Dataset entries
::::::::

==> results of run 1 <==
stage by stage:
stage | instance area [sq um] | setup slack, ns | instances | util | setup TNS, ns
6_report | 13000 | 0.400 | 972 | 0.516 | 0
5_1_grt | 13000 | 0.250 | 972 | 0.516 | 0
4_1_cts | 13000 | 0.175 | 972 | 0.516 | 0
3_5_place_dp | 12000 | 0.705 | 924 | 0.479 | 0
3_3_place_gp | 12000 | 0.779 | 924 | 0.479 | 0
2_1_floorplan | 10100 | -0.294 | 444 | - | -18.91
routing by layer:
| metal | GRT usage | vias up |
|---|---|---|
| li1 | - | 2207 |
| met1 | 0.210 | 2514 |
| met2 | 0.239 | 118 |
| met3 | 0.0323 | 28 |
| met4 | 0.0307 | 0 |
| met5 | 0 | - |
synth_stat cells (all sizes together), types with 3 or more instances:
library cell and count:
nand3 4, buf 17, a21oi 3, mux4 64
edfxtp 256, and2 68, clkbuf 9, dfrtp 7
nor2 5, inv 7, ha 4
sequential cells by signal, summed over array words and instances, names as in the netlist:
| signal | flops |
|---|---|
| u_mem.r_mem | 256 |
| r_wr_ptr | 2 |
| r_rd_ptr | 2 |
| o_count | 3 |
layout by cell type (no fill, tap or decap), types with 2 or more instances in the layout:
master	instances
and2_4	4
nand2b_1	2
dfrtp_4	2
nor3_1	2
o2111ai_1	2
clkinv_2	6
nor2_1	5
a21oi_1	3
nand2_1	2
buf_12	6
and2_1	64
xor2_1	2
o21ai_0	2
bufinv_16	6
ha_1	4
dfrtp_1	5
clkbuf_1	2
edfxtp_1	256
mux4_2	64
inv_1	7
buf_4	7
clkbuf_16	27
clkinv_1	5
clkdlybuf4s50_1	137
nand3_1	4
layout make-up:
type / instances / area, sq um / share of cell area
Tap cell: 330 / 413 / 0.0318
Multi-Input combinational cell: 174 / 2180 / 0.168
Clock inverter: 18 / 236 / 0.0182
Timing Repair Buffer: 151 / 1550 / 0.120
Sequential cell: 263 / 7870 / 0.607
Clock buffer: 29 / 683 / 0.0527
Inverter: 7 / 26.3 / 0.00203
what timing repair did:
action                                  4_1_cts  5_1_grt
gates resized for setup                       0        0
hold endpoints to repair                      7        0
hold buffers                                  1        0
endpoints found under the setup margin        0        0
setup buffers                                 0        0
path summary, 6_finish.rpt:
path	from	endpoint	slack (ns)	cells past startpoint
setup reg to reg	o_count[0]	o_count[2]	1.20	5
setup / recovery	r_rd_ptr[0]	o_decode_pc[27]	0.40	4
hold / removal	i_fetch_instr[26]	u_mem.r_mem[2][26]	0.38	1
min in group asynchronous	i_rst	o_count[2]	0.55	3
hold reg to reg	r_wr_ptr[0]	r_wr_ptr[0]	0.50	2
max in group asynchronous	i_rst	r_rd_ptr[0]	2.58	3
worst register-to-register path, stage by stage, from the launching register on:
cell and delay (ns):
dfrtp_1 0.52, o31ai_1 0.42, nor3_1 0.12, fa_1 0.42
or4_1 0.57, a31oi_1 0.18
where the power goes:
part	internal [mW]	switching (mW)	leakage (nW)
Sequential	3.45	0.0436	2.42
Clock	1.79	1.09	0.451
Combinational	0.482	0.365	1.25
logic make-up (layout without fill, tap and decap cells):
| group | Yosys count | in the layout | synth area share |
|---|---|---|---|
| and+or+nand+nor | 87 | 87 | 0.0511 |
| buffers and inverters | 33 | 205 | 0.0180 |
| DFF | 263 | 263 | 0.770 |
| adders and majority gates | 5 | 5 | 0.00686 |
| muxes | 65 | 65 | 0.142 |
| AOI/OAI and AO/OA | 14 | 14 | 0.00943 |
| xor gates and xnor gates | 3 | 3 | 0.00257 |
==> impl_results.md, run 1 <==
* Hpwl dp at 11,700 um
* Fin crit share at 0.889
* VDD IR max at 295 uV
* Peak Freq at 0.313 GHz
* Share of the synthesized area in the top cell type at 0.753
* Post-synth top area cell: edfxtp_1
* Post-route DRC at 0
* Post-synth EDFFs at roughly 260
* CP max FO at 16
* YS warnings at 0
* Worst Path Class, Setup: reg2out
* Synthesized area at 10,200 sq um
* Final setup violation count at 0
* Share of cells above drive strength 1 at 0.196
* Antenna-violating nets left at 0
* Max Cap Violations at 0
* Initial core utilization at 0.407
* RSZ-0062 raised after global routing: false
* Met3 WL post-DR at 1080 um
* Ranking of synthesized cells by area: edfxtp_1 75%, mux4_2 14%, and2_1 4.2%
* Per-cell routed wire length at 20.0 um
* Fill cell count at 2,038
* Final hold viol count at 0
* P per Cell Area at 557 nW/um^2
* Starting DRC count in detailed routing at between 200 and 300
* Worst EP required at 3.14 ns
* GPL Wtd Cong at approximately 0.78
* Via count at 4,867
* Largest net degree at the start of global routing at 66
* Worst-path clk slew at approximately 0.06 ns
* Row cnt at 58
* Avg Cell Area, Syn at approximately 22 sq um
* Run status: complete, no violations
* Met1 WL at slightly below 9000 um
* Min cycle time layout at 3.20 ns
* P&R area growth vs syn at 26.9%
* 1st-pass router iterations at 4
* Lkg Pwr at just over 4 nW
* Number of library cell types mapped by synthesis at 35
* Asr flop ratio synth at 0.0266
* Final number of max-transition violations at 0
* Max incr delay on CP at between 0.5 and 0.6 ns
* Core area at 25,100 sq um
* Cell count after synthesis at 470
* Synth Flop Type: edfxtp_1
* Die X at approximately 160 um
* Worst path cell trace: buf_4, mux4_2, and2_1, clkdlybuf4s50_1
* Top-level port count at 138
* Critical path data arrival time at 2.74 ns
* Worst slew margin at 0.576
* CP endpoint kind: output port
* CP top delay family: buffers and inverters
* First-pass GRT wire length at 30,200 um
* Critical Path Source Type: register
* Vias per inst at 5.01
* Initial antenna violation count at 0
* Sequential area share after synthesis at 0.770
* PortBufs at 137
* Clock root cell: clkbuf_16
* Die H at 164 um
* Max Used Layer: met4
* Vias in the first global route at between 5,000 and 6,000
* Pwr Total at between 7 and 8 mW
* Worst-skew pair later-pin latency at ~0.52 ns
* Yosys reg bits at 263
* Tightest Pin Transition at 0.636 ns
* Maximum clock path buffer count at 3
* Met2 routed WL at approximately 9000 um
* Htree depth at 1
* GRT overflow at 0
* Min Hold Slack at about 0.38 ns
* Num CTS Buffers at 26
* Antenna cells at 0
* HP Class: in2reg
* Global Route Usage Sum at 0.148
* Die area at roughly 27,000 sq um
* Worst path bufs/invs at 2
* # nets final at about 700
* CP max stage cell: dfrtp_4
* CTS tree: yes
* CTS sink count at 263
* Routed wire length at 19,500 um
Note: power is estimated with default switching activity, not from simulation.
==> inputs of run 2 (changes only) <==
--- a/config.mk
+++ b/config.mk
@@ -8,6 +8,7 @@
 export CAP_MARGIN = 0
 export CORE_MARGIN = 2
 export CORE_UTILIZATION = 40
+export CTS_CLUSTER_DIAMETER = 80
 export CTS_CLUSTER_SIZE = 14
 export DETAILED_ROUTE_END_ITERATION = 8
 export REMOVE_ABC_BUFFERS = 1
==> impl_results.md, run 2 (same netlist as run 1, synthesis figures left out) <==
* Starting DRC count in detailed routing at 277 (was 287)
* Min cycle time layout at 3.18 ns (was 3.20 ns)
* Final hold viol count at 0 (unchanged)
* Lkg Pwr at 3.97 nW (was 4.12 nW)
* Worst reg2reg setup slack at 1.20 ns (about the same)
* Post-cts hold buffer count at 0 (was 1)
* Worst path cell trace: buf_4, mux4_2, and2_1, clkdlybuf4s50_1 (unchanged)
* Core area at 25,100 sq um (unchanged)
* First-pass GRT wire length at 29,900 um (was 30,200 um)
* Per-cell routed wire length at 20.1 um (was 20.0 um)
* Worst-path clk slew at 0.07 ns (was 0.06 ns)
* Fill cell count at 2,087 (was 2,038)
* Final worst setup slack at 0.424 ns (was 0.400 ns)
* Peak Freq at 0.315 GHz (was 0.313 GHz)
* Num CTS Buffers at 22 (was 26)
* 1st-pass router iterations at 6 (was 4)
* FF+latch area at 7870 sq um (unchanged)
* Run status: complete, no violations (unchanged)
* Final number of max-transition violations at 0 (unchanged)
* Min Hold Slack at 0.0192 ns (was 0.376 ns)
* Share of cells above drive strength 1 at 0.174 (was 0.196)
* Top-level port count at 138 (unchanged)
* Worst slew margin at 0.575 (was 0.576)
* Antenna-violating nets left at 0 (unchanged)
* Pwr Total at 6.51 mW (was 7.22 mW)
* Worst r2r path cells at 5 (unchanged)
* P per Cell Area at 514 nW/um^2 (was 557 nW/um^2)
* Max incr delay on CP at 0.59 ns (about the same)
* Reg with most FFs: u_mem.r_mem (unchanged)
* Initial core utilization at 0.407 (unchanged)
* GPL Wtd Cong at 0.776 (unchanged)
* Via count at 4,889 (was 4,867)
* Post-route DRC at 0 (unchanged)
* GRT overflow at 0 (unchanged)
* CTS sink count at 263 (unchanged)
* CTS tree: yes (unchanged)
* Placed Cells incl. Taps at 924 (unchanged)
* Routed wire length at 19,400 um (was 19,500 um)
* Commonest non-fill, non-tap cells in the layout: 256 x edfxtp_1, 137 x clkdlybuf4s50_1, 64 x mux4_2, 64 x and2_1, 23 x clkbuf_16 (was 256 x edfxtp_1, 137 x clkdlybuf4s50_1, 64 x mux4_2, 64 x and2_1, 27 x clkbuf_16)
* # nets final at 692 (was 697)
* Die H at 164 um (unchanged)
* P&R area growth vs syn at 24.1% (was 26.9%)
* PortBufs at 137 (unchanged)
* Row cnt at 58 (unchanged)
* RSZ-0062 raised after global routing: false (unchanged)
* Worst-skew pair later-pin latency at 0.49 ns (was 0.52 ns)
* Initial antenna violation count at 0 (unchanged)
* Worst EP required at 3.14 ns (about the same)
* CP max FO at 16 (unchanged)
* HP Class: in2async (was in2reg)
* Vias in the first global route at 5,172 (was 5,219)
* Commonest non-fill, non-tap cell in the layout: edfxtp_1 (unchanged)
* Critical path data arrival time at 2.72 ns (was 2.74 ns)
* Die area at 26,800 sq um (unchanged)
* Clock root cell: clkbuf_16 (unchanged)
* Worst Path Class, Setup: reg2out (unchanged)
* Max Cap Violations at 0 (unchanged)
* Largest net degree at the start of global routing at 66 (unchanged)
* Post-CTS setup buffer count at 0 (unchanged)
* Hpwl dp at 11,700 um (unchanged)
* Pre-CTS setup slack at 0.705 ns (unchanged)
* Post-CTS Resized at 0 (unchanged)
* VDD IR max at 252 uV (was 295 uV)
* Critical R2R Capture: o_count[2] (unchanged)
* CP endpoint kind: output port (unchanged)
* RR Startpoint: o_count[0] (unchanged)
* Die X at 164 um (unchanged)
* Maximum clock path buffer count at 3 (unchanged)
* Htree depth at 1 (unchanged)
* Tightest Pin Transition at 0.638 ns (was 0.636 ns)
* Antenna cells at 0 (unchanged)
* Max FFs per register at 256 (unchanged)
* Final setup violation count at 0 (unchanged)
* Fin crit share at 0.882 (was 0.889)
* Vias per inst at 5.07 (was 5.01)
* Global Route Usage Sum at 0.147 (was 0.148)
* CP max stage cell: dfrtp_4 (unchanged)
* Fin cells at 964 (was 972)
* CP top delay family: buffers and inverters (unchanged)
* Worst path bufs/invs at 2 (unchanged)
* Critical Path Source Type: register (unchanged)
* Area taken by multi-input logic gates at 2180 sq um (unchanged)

::::::::

## Task description
Restate exactly the records above from their first line through the line that holds "hold endpoints to", please, including both and leaving out all others.

## Completed task
==> results of run 1 <==
stage by stage:
stage | instance area [sq um] | setup slack, ns | instances | util | setup TNS, ns
6_report | 13000 | 0.400 | 972 | 0.516 | 0
5_1_grt | 13000 | 0.250 | 972 | 0.516 | 0
4_1_cts | 13000 | 0.175 | 972 | 0.516 | 0
3_5_place_dp | 12000 | 0.705 | 924 | 0.479 | 0
3_3_place_gp | 12000 | 0.779 | 924 | 0.479 | 0
2_1_floorplan | 10100 | -0.294 | 444 | - | -18.91
routing by layer:
| metal | GRT usage | vias up |
|---|---|---|
| li1 | - | 2207 |
| met1 | 0.210 | 2514 |
| met2 | 0.239 | 118 |
| met3 | 0.0323 | 28 |
| met4 | 0.0307 | 0 |
| met5 | 0 | - |
synth_stat cells (all sizes together), types with 3 or more instances:
library cell and count:
nand3 4, buf 17, a21oi 3, mux4 64
edfxtp 256, and2 68, clkbuf 9, dfrtp 7
nor2 5, inv 7, ha 4
sequential cells by signal, summed over array words and instances, names as in the netlist:
| signal | flops |
|---|---|
| u_mem.r_mem | 256 |
| r_wr_ptr | 2 |
| r_rd_ptr | 2 |
| o_count | 3 |
layout by cell type (no fill, tap or decap), types with 2 or more instances in the layout:
master	instances
and2_4	4
nand2b_1	2
dfrtp_4	2
nor3_1	2
o2111ai_1	2
clkinv_2	6
nor2_1	5
a21oi_1	3
nand2_1	2
buf_12	6
and2_1	64
xor2_1	2
o21ai_0	2
bufinv_16	6
ha_1	4
dfrtp_1	5
clkbuf_1	2
edfxtp_1	256
mux4_2	64
inv_1	7
buf_4	7
clkbuf_16	27
clkinv_1	5
clkdlybuf4s50_1	137
nand3_1	4
layout make-up:
type / instances / area, sq um / share of cell area
Tap cell: 330 / 413 / 0.0318
Multi-Input combinational cell: 174 / 2180 / 0.168
Clock inverter: 18 / 236 / 0.0182
Timing Repair Buffer: 151 / 1550 / 0.120
Sequential cell: 263 / 7870 / 0.607
Clock buffer: 29 / 683 / 0.0527
Inverter: 7 / 26.3 / 0.00203
what timing repair did:
action                                  4_1_cts  5_1_grt
gates resized for setup                       0        0
hold endpoints to repair                      7        0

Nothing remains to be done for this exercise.